__What you are asked to do__. Up through the line that contains "localparam int unsigned DT_IMG_W", retype the entries exactly, beginning at the very first line.

__Records provided__.
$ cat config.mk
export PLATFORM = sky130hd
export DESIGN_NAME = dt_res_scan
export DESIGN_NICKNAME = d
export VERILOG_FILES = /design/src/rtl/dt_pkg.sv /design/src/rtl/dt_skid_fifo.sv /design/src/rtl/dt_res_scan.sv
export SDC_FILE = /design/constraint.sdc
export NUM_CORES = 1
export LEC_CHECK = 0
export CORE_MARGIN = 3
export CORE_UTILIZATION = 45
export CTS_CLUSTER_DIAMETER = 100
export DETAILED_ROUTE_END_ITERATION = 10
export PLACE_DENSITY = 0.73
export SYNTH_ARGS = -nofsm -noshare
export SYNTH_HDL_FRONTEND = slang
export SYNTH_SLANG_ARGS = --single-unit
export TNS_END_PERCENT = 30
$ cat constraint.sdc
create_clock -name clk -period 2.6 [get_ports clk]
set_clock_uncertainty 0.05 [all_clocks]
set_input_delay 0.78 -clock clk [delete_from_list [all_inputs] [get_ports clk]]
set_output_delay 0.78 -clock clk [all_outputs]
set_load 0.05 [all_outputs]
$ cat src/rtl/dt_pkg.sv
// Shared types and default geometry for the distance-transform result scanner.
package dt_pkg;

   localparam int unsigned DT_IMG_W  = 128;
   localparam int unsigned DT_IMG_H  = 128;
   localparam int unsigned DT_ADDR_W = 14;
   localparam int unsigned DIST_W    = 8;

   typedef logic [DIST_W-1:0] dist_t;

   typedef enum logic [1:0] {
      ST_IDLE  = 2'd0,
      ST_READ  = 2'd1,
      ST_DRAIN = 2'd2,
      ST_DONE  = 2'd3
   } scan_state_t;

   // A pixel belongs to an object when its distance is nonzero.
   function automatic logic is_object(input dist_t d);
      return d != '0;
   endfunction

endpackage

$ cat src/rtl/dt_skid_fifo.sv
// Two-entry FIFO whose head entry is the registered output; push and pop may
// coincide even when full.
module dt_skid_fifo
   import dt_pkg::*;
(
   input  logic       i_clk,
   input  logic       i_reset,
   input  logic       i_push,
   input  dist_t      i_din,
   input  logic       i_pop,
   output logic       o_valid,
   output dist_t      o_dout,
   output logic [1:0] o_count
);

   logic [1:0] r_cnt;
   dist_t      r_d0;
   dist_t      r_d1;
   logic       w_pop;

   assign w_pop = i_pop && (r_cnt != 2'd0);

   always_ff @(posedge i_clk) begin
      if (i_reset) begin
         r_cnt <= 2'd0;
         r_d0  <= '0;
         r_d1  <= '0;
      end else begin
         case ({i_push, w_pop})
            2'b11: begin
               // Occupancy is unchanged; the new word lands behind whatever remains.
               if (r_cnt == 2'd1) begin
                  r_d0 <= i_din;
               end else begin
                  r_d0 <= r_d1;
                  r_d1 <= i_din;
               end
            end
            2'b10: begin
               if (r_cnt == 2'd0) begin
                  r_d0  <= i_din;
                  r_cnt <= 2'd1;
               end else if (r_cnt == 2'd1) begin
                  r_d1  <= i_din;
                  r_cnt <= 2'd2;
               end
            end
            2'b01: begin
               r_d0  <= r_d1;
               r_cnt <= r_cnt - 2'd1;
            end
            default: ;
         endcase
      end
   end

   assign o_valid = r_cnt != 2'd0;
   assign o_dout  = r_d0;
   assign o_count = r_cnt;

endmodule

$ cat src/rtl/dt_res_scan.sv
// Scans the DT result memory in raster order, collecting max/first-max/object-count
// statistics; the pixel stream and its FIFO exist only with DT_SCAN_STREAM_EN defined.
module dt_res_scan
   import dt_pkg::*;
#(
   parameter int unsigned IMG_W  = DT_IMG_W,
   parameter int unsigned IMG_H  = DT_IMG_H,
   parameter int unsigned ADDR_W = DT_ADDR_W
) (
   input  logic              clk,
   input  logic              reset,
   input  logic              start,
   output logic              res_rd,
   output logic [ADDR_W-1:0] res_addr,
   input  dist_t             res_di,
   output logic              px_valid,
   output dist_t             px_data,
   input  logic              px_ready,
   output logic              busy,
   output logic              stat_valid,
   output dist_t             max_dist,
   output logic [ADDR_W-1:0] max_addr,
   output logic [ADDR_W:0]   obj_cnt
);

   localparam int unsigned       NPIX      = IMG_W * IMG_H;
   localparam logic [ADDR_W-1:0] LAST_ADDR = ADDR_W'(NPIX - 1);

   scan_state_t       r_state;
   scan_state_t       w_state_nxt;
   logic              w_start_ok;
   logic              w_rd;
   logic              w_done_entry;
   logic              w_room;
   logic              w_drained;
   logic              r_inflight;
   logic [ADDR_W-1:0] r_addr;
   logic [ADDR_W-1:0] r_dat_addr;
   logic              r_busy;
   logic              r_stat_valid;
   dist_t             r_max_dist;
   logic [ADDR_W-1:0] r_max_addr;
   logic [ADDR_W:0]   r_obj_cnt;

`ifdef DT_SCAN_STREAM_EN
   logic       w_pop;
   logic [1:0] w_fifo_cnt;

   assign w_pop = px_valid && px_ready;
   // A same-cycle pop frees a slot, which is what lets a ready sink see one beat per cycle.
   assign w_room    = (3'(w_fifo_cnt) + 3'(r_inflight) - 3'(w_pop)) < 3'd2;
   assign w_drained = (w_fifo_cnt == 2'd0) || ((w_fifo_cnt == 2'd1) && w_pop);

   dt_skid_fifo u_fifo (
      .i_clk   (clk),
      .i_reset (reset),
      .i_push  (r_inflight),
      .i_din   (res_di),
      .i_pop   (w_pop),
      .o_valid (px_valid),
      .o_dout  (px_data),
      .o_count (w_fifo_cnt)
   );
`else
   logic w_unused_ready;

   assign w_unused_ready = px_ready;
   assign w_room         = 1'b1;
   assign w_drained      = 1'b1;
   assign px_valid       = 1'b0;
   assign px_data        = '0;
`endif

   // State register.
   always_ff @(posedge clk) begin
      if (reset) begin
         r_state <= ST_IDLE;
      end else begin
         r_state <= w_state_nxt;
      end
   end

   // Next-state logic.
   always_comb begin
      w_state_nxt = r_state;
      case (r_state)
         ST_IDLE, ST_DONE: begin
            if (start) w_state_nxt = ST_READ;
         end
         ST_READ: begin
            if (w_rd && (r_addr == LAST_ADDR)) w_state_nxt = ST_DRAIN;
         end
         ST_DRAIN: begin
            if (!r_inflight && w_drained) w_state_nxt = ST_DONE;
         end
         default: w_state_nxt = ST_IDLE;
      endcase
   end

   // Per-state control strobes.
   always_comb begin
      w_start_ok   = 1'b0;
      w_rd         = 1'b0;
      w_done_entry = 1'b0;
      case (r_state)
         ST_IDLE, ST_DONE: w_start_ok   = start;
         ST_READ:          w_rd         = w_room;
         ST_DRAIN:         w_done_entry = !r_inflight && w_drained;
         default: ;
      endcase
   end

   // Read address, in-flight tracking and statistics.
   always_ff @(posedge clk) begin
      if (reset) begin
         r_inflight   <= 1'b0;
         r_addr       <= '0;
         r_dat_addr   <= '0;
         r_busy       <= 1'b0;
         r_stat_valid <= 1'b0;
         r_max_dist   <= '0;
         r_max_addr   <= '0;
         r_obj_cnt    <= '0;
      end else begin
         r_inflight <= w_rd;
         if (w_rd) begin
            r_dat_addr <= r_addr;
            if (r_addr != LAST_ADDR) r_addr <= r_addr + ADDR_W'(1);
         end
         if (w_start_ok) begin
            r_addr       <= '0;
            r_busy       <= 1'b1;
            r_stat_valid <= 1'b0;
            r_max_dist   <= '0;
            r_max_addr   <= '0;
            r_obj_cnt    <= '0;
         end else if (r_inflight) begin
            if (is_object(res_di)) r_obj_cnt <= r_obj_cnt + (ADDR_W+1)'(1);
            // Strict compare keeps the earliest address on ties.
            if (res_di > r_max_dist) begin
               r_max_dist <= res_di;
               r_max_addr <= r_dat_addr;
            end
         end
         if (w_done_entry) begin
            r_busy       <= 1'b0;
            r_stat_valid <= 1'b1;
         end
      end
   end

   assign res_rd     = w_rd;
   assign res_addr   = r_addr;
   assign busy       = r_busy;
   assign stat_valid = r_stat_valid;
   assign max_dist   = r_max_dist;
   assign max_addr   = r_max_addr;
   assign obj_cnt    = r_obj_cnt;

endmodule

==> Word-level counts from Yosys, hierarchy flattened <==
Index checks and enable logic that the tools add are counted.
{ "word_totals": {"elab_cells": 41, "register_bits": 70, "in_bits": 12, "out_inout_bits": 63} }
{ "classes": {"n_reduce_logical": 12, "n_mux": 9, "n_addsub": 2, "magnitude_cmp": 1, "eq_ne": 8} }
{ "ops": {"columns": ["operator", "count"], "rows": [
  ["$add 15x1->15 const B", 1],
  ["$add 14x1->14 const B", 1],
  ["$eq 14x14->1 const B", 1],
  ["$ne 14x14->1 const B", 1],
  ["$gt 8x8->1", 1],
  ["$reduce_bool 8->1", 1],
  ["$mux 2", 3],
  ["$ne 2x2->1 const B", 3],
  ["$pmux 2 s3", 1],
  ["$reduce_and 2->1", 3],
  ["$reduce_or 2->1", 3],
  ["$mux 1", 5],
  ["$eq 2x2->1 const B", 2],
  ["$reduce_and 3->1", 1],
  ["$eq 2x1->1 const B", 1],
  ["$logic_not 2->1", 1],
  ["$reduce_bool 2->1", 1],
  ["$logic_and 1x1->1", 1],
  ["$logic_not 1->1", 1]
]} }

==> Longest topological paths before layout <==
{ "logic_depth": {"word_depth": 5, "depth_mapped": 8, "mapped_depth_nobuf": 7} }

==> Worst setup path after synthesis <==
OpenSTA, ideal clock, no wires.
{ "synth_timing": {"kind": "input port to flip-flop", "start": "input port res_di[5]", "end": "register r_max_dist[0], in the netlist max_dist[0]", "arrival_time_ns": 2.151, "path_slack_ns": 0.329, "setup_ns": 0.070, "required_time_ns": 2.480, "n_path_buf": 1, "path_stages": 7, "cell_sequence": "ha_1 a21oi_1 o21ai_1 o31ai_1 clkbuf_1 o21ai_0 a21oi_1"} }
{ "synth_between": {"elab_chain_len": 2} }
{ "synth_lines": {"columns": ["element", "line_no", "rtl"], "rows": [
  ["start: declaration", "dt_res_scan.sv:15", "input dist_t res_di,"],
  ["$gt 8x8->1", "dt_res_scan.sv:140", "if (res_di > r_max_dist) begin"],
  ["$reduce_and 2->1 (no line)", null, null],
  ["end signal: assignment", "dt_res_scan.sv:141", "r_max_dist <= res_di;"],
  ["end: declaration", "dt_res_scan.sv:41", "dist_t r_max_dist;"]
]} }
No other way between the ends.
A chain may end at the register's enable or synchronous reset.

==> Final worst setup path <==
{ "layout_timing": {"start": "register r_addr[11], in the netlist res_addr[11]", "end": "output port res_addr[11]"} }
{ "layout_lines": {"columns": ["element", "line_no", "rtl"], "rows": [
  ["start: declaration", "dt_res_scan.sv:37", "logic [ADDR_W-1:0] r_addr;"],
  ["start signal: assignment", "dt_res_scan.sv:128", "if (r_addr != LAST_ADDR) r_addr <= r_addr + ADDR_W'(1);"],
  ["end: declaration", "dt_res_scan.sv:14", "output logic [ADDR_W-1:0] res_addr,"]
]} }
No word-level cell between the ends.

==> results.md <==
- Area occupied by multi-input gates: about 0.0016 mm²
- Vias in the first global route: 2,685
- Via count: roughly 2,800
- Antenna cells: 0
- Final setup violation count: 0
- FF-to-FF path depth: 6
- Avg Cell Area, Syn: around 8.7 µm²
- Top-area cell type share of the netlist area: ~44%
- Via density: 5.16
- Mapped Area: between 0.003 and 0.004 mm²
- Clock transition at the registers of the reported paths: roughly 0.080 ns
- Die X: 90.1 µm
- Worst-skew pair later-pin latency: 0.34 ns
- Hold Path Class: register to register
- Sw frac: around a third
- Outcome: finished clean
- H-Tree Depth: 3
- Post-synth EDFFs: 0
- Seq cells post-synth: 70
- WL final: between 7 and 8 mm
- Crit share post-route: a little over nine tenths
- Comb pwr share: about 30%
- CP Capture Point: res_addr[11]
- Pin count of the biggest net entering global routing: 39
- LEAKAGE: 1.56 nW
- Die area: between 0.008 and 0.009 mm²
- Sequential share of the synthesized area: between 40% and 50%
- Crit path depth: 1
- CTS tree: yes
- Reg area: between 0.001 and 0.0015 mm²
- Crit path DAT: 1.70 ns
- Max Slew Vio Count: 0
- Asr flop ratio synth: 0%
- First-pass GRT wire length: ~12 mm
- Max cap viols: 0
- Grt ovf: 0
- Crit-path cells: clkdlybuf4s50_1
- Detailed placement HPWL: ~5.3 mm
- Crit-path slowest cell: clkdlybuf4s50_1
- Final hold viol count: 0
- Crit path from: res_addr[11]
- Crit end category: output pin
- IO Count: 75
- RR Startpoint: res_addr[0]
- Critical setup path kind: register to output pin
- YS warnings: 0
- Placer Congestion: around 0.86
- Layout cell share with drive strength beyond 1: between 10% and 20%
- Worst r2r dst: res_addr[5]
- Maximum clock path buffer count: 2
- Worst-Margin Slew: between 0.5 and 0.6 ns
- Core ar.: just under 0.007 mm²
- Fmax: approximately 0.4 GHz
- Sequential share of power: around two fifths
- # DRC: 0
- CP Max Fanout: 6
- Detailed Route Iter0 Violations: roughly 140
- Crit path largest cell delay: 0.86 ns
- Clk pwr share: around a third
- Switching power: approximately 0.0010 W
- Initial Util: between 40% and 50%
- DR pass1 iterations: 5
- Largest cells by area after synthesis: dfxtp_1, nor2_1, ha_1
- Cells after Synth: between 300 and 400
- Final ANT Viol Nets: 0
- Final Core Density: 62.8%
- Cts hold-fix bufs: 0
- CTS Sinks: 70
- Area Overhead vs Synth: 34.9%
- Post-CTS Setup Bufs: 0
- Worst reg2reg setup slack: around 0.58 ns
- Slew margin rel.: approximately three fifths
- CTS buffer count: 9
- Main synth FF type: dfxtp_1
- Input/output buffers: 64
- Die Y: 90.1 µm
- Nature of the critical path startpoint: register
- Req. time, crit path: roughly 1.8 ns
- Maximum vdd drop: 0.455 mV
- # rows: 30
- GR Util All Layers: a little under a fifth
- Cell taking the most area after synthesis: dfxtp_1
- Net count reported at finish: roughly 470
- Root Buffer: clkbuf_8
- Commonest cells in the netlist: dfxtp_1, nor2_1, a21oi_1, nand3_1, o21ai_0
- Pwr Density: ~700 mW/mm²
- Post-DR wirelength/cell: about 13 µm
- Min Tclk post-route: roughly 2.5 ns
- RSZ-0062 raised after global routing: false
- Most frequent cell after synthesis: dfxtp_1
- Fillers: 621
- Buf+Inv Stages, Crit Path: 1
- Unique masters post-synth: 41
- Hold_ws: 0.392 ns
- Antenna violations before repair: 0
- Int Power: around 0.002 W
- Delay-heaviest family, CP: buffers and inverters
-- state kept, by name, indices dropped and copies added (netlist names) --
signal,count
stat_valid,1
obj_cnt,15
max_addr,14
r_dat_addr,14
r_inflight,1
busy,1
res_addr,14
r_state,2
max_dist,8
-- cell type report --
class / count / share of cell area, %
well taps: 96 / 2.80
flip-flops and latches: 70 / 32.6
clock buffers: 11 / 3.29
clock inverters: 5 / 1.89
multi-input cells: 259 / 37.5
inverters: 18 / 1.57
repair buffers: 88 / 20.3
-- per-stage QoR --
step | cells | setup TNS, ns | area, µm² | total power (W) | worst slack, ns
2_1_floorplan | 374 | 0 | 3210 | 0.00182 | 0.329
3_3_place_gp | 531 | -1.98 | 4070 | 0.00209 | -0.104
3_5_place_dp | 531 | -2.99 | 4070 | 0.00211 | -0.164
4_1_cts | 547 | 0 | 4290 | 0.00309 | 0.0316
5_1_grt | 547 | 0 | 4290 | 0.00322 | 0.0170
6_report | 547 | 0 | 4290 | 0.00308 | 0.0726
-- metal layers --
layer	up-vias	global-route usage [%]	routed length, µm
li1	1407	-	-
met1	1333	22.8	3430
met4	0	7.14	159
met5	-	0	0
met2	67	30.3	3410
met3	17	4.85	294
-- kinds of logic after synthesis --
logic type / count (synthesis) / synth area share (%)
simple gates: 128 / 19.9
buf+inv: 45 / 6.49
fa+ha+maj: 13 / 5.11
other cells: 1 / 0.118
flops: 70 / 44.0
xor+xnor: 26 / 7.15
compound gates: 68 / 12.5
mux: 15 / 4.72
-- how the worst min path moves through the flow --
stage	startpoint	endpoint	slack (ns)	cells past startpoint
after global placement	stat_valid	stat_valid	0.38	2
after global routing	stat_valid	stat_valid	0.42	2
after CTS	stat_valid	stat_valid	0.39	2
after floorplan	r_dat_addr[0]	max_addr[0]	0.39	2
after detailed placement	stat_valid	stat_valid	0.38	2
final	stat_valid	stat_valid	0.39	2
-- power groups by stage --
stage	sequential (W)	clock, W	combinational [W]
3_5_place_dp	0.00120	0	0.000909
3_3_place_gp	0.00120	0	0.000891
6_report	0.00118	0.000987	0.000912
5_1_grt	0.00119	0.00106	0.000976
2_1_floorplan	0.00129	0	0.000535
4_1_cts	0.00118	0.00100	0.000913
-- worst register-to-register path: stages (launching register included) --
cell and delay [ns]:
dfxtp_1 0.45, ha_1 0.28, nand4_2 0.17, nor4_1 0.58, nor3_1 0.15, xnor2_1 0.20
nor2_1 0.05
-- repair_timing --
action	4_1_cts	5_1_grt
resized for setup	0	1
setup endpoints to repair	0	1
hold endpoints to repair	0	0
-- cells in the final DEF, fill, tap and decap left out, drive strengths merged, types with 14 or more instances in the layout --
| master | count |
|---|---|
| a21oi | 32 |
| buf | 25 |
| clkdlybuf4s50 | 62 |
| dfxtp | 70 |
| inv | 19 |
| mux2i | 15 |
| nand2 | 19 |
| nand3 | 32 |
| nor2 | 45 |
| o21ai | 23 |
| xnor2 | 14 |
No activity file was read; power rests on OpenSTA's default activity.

__Result for this exercise__.
$ cat config.mk
export PLATFORM = sky130hd
export DESIGN_NAME = dt_res_scan
export DESIGN_NICKNAME = d
export VERILOG_FILES = /design/src/rtl/dt_pkg.sv /design/src/rtl/dt_skid_fifo.sv /design/src/rtl/dt_res_scan.sv
export SDC_FILE = /design/constraint.sdc
export NUM_CORES = 1
export LEC_CHECK = 0
export CORE_MARGIN = 3
export CORE_UTILIZATION = 45
export CTS_CLUSTER_DIAMETER = 100
export DETAILED_ROUTE_END_ITERATION = 10
export PLACE_DENSITY = 0.73
export SYNTH_ARGS = -nofsm -noshare
export SYNTH_HDL_FRONTEND = slang
export SYNTH_SLANG_ARGS = --single-unit
export TNS_END_PERCENT = 30
$ cat constraint.sdc
create_clock -name clk -period 2.6 [get_ports clk]
set_clock_uncertainty 0.05 [all_clocks]
set_input_delay 0.78 -clock clk [delete_from_list [all_inputs] [get_ports clk]]
set_output_delay 0.78 -clock clk [all_outputs]
set_load 0.05 [all_outputs]
$ cat src/rtl/dt_pkg.sv
// Shared types and default geometry for the distance-transform result scanner.
package dt_pkg;

   localparam int unsigned DT_IMG_W  = 128;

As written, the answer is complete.